:: WHAT IS REQUIRED ::
A word-for-word repetition of the records beneath this task is the expected answer.

[Collected data entries]
····················

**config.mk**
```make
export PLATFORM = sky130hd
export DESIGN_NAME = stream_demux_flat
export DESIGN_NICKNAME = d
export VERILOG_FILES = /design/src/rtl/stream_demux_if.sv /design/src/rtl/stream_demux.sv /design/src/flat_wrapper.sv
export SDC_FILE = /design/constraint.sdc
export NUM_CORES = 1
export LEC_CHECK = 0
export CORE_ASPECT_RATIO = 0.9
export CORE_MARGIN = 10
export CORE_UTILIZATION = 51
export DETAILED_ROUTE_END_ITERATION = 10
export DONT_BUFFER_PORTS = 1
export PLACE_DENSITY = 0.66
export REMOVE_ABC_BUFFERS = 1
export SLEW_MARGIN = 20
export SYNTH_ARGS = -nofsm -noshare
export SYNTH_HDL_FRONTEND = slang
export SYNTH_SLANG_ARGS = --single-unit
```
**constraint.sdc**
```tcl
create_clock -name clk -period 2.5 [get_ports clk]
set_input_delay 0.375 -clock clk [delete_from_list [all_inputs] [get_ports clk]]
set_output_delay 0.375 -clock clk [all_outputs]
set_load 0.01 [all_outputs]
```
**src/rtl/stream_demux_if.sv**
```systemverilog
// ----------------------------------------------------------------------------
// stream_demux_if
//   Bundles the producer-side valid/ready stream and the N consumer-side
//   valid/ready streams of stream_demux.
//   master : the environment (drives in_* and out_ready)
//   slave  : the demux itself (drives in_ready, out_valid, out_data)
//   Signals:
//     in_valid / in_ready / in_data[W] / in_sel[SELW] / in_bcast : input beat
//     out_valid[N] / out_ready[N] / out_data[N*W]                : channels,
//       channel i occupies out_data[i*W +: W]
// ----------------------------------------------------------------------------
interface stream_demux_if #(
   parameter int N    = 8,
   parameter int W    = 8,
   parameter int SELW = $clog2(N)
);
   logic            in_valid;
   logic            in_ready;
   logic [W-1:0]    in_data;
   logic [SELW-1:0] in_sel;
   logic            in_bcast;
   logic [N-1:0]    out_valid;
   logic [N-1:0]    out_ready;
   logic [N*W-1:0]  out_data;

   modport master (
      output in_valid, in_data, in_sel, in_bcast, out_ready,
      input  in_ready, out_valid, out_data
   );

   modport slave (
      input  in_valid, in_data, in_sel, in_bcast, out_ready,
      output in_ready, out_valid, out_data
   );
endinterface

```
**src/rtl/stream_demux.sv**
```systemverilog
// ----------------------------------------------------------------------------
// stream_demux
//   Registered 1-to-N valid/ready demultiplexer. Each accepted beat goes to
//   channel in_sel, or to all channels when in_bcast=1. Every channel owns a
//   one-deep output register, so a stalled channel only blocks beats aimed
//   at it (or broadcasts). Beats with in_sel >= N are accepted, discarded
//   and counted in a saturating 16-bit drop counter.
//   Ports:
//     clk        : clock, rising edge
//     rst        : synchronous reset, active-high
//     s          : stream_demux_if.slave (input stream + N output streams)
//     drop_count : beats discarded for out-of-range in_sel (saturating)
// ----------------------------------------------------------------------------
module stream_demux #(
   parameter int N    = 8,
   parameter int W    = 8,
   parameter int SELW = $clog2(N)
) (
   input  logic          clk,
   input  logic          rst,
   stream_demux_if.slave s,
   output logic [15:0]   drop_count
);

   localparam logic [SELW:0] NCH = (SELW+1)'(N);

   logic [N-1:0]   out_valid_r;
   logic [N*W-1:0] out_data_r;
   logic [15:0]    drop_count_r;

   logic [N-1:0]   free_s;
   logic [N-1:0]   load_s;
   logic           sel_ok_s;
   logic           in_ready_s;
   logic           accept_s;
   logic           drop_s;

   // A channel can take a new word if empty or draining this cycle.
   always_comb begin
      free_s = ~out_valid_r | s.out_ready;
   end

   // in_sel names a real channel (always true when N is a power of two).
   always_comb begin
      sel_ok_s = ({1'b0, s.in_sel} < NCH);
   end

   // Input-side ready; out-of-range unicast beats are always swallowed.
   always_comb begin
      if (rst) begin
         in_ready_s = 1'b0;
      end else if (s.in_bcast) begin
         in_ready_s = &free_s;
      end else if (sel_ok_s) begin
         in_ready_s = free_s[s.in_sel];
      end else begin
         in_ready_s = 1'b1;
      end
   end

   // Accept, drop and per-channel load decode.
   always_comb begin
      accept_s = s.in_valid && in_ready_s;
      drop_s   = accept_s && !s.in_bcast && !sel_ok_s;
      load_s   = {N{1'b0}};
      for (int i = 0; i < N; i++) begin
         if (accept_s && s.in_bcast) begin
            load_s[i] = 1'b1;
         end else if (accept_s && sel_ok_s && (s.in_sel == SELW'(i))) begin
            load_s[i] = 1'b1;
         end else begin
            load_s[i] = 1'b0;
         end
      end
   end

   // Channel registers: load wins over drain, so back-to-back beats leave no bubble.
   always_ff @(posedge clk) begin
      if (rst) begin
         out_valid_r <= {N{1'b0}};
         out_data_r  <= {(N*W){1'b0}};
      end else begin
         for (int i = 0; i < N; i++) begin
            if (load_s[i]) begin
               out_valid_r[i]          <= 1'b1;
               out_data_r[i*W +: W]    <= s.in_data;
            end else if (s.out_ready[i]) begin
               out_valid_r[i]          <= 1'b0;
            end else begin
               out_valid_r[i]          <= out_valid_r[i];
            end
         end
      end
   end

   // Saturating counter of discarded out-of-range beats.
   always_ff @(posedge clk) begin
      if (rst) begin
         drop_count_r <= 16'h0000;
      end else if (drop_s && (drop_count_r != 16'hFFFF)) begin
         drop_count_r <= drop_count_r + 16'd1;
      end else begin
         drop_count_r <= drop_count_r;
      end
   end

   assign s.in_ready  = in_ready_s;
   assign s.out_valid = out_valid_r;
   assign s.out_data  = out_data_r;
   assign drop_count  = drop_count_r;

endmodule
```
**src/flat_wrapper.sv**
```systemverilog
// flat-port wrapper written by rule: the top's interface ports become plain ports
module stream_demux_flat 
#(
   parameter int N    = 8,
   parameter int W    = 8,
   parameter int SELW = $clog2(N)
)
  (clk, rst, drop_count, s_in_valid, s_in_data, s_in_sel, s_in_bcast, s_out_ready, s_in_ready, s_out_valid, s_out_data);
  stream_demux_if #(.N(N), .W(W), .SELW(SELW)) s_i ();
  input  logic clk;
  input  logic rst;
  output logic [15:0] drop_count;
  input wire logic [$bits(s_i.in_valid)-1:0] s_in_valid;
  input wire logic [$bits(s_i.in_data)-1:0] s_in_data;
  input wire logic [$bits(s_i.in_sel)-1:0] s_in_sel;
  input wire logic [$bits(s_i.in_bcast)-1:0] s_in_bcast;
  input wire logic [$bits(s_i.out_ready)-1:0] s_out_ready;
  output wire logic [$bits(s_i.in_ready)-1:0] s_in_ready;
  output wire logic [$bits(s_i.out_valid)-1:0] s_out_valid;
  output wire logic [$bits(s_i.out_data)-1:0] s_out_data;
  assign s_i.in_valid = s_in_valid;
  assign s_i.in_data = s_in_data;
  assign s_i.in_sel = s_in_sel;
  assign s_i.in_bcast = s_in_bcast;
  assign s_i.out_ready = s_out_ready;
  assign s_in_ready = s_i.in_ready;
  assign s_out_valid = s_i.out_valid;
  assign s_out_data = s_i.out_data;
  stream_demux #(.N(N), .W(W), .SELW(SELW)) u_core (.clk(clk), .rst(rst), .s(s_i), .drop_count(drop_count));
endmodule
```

····················

:: OUTPUT OF THE TASK ::
**config.mk**
```make
export PLATFORM = sky130hd
export DESIGN_NAME = stream_demux_flat
export DESIGN_NICKNAME = d
export VERILOG_FILES = /design/src/rtl/stream_demux_if.sv /design/src/rtl/stream_demux.sv /design/src/flat_wrapper.sv
export SDC_FILE = /design/constraint.sdc
export NUM_CORES = 1
export LEC_CHECK = 0
export CORE_ASPECT_RATIO = 0.9
export CORE_MARGIN = 10
export CORE_UTILIZATION = 51
export DETAILED_ROUTE_END_ITERATION = 10
export DONT_BUFFER_PORTS = 1
export PLACE_DENSITY = 0.66
export REMOVE_ABC_BUFFERS = 1
export SLEW_MARGIN = 20
export SYNTH_ARGS = -nofsm -noshare
export SYNTH_HDL_FRONTEND = slang
export SYNTH_SLANG_ARGS = --single-unit
```
**constraint.sdc**
```tcl
create_clock -name clk -period 2.5 [get_ports clk]
set_input_delay 0.375 -clock clk [delete_from_list [all_inputs] [get_ports clk]]
set_output_delay 0.375 -clock clk [all_outputs]
set_load 0.01 [all_outputs]
```
**src/rtl/stream_demux_if.sv**
```systemverilog
// ----------------------------------------------------------------------------
// stream_demux_if
//   Bundles the producer-side valid/ready stream and the N consumer-side
//   valid/ready streams of stream_demux.
//   master : the environment (drives in_* and out_ready)
//   slave  : the demux itself (drives in_ready, out_valid, out_data)
//   Signals:
//     in_valid / in_ready / in_data[W] / in_sel[SELW] / in_bcast : input beat
//     out_valid[N] / out_ready[N] / out_data[N*W]                : channels,
//       channel i occupies out_data[i*W +: W]
// ----------------------------------------------------------------------------
interface stream_demux_if #(
   parameter int N    = 8,
   parameter int W    = 8,
   parameter int SELW = $clog2(N)
);
   logic            in_valid;
   logic            in_ready;
   logic [W-1:0]    in_data;
   logic [SELW-1:0] in_sel;
   logic            in_bcast;
   logic [N-1:0]    out_valid;
   logic [N-1:0]    out_ready;
   logic [N*W-1:0]  out_data;

   modport master (
      output in_valid, in_data, in_sel, in_bcast, out_ready,
      input  in_ready, out_valid, out_data
   );

   modport slave (
      input  in_valid, in_data, in_sel, in_bcast, out_ready,
      output in_ready, out_valid, out_data
   );
endinterface

```
**src/rtl/stream_demux.sv**
```systemverilog
// ----------------------------------------------------------------------------
// stream_demux
//   Registered 1-to-N valid/ready demultiplexer. Each accepted beat goes to
//   channel in_sel, or to all channels when in_bcast=1. Every channel owns a
//   one-deep output register, so a stalled channel only blocks beats aimed
//   at it (or broadcasts). Beats with in_sel >= N are accepted, discarded
//   and counted in a saturating 16-bit drop counter.
//   Ports:
//     clk        : clock, rising edge
//     rst        : synchronous reset, active-high
//     s          : stream_demux_if.slave (input stream + N output streams)
//     drop_count : beats discarded for out-of-range in_sel (saturating)
// ----------------------------------------------------------------------------
module stream_demux #(
   parameter int N    = 8,
   parameter int W    = 8,
   parameter int SELW = $clog2(N)
) (
   input  logic          clk,
   input  logic          rst,
   stream_demux_if.slave s,
   output logic [15:0]   drop_count
);

   localparam logic [SELW:0] NCH = (SELW+1)'(N);

   logic [N-1:0]   out_valid_r;
   logic [N*W-1:0] out_data_r;
   logic [15:0]    drop_count_r;

   logic [N-1:0]   free_s;
   logic [N-1:0]   load_s;
   logic           sel_ok_s;
   logic           in_ready_s;
   logic           accept_s;
   logic           drop_s;

   // A channel can take a new word if empty or draining this cycle.
   always_comb begin
      free_s = ~out_valid_r | s.out_ready;
   end

   // in_sel names a real channel (always true when N is a power of two).
   always_comb begin
      sel_ok_s = ({1'b0, s.in_sel} < NCH);
   end

   // Input-side ready; out-of-range unicast beats are always swallowed.
   always_comb begin
      if (rst) begin
         in_ready_s = 1'b0;
      end else if (s.in_bcast) begin
         in_ready_s = &free_s;
      end else if (sel_ok_s) begin
         in_ready_s = free_s[s.in_sel];
      end else begin
         in_ready_s = 1'b1;
      end
   end

   // Accept, drop and per-channel load decode.
   always_comb begin
      accept_s = s.in_valid && in_ready_s;
      drop_s   = accept_s && !s.in_bcast && !sel_ok_s;
      load_s   = {N{1'b0}};
      for (int i = 0; i < N; i++) begin
         if (accept_s && s.in_bcast) begin
            load_s[i] = 1'b1;
         end else if (accept_s && sel_ok_s && (s.in_sel == SELW'(i))) begin
            load_s[i] = 1'b1;
         end else begin
            load_s[i] = 1'b0;
         end
      end
   end

   // Channel registers: load wins over drain, so back-to-back beats leave no bubble.
   always_ff @(posedge clk) begin
      if (rst) begin
         out_valid_r <= {N{1'b0}};
         out_data_r  <= {(N*W){1'b0}};
      end else begin
         for (int i = 0; i < N; i++) begin
            if (load_s[i]) begin
               out_valid_r[i]          <= 1'b1;
               out_data_r[i*W +: W]    <= s.in_data;
            end else if (s.out_ready[i]) begin
               out_valid_r[i]          <= 1'b0;
            end else begin
               out_valid_r[i]          <= out_valid_r[i];
            end
         end
      end
   end

   // Saturating counter of discarded out-of-range beats.
   always_ff @(posedge clk) begin
      if (rst) begin
         drop_count_r <= 16'h0000;
      end else if (drop_s && (drop_count_r != 16'hFFFF)) begin
         drop_count_r <= drop_count_r + 16'd1;
      end else begin
         drop_count_r <= drop_count_r;
      end
   end

   assign s.in_ready  = in_ready_s;
   assign s.out_valid = out_valid_r;
   assign s.out_data  = out_data_r;
   assign drop_count  = drop_count_r;

endmodule
```
**src/flat_wrapper.sv**
```systemverilog
// flat-port wrapper written by rule: the top's interface ports become plain ports
module stream_demux_flat 
#(
   parameter int N    = 8,
   parameter int W    = 8,
   parameter int SELW = $clog2(N)
)
  (clk, rst, drop_count, s_in_valid, s_in_data, s_in_sel, s_in_bcast, s_out_ready, s_in_ready, s_out_valid, s_out_data);
  stream_demux_if #(.N(N), .W(W), .SELW(SELW)) s_i ();
  input  logic clk;
  input  logic rst;
  output logic [15:0] drop_count;
  input wire logic [$bits(s_i.in_valid)-1:0] s_in_valid;
  input wire logic [$bits(s_i.in_data)-1:0] s_in_data;
  input wire logic [$bits(s_i.in_sel)-1:0] s_in_sel;
  input wire logic [$bits(s_i.in_bcast)-1:0] s_in_bcast;
  input wire logic [$bits(s_i.out_ready)-1:0] s_out_ready;
  output wire logic [$bits(s_i.in_ready)-1:0] s_in_ready;
  output wire logic [$bits(s_i.out_valid)-1:0] s_out_valid;
  output wire logic [$bits(s_i.out_data)-1:0] s_out_data;
  assign s_i.in_valid = s_in_valid;
  assign s_i.in_data = s_in_data;
  assign s_i.in_sel = s_in_sel;
  assign s_i.in_bcast = s_in_bcast;
  assign s_i.out_ready = s_out_ready;
  assign s_in_ready = s_i.in_ready;
  assign s_out_valid = s_i.out_valid;
  assign s_out_data = s_i.out_data;
  stream_demux #(.N(N), .W(W), .SELW(SELW)) u_core (.clk(clk), .rst(rst), .s(s_i), .drop_count(drop_count));
endmodule
```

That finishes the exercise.